Una delle migrazioni più importanti dell'anno, verso aprile-maggio, è quella che porta le renne al campo dove partoriranno. Essa è annunciata da una eccitazione particolare che coinvolge uomini ed animali, e spesso si raggiunge il luogo tradizionale con marce forzate, viaggiando anche di notte, pur di giungervi in tempo. Una volta che le renne avranno partorito, il piccolo popolo si troverà ad affrontare uno dei periodi più faticosi dell'anno; le femmine degli animali saranno munte più volte al giorno dalle donne e dai bambini, mentre gli uomini saranno impegnati a pascolare gli animali per lunghe ore durante la giornata. Solo nel mese di luglio, quando i piccoli delle mandrie avranno superato il periodo più critico, gli Tsaatan si recheranno nei pascoli estivi, dove gli animali potranno brucare abbondantemente, fornendo ai pastori ed ai loro piccoli un'abbondante quantità di latte.L'estinzione dietro l'angolo
Negli ultimi anni la cultura e la vita medesima di questo piccolo popolo è a rischio d'estinzione.

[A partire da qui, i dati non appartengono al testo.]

## config.mk

```make
export PLATFORM = sky130hd
export DESIGN_NAME = vec_datapath_engine_flat
export DESIGN_NICKNAME = d
export VERILOG_FILES = /design/src/rtl/vec_datapath_if.sv /design/src/rtl/vec_datapath_engine.sv /design/src/flat_wrapper.sv
export SDC_FILE = /design/constraint.sdc
export NUM_CORES = 2
export LEC_CHECK = 0
export CAP_MARGIN = 20
export CORE_MARGIN = 2
export CORE_UTILIZATION = 60
export CTS_CLUSTER_DIAMETER = 40
export CTS_CLUSTER_SIZE = 14
export DETAILED_ROUTE_END_ITERATION = 16
export GPL_TIMING_DRIVEN = 0
export PLACE_DENSITY_LB_ADDON = 0.15
export SLEW_MARGIN = 20
export SYNTH_ARGS = -nofsm -noshare
export SYNTH_HDL_FRONTEND = slang
export SYNTH_SLANG_ARGS = --single-unit
```

## constraint.sdc

```tcl
create_clock -name clk -period 16.3 [get_ports clk]
set_clock_uncertainty 0.05 [all_clocks]
set_input_delay 4.89 -clock clk [delete_from_list [all_inputs] [get_ports clk]]
set_output_delay 4.89 -clock clk [all_outputs]
set_load 0.02 [all_outputs]
```
File: config.mk
export PLATFORM = sky130hd
export DESIGN_NAME = store_translate_stage
export DESIGN_NICKNAME = d
export VERILOG_FILES = /design/src/rtl/store_translate_stage_pkg.sv /design/src/rtl/store_translate_stage.sv
export SDC_FILE = /design/constraint.sdc
export NUM_CORES = 1
export LEC_CHECK = 0
export ABC_AREA = 1
export BUFFER_PORTS_ARGS = -buffer_cell sky130_fd_sc_hd__buf_2
export CAP_MARGIN = 20
export CORE_AREA = 3 3 247 249
export CTS_CLUSTER_SIZE = 40
export DETAILED_ROUTE_END_ITERATION = 6
export DIE_AREA = 0 0 250 252
export HOLD_SLACK_MARGIN = 0.03
export PLACE_DENSITY_LB_ADDON = 0.12
export SYNTH_ARGS = -nofsm -noshare
export SYNTH_HDL_FRONTEND = slang
export SYNTH_SLANG_ARGS = --single-unit
File: constraint.sdc
create_clock -name clk_i -period 2.67 [get_ports clk_i]
set_input_delay 0.267 -clock clk_i [delete_from_list [all_inputs] [get_ports clk_i]]
set_output_delay 0.267 -clock clk_i [all_outputs]
set_load 0.03 [all_outputs]
File: src/rtl/store_translate_stage_pkg.sv
// Shared types and helpers for the store translation stage: store sizes,
// exception cause codes, byte-enable generation and lane alignment.
package store_translate_stage_pkg;

    typedef enum logic [1:0] {
        SIZE_BYTE  = 2'd0,
        SIZE_HALF  = 2'd1,
        SIZE_WORD  = 2'd2,
        SIZE_DWORD = 2'd3
    } st_size_e;

    localparam logic [63:0] STORE_ADDR_MISALIGNED = 64'd6;

    function automatic logic [7:0] be_gen(input st_size_e size, input logic [2:0] off);
        logic [7:0] base;
        case (size)
            SIZE_BYTE: base = 8'h01;
            SIZE_HALF: base = 8'h03;
            SIZE_WORD: base = 8'h0F;
            default:   base = 8'hFF;
        endcase
        return base << off;
    endfunction

    function automatic logic [63:0] data_align(input logic [63:0] data, input logic [2:0] off);
        return data << {off, 3'b000};
    endfunction

    function automatic logic is_misaligned(input st_size_e size, input logic [2:0] off);
        case (size)
            SIZE_HALF: return off[0] != 1'b0;
            SIZE_WORD: return off[1:0] != 2'b00;
            SIZE_DWORD: return off != 3'b000;
            default:   return 1'b0;
        endcase
    endfunction

endpackage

Una perniciosa forma di parassitosi affligge le renne, uccidendole in breve tempo. Gli animali si sono ridotti da più di 500 capi del 1995 a meno di 300 d'oggi, e l'infezione non accenna a fermarsi. Gli Tsaatan non possono più cibarsi delle carni infette degli animali per non aggravare la forma di brucellosi che affligge ormai il 40% della popolazione, ed il latte, che ormai scarseggia, deve essere lasciato per gli animali giovani. Le scorte alimentari, i medicinali e gli aiuti umanitari, portati ultimamente dalla missione italiana, guidata da David Bellatalla e Dino De Toffol, potranno tamponare, ma non risolvere, il problema degli uomini-renna. A questo proposito è stata aperta una sottoscrizione a favore d'un progetto, rispettoso della cultura e delle tradizioni del popolo delle renne, finora solo in parte realizzato. Il piano prevede l'abbattimento degli animali irrimediabilmente malati, la cura di quelli curabili, la bonifica dei terreni e l'acquisito di almeno 1000 renne, nella vicina Repubblica di Tuva, per reintegrare il patrimonio zootecnico degli Tsaatan.
Il progetto ha incontrato il plauso delle organizzazioni internazionali, ma si é trattato di un appoggio puramente verbale, neppure una lira é stata stanziata, e tutto é stato lasciato all'iniziativa personale!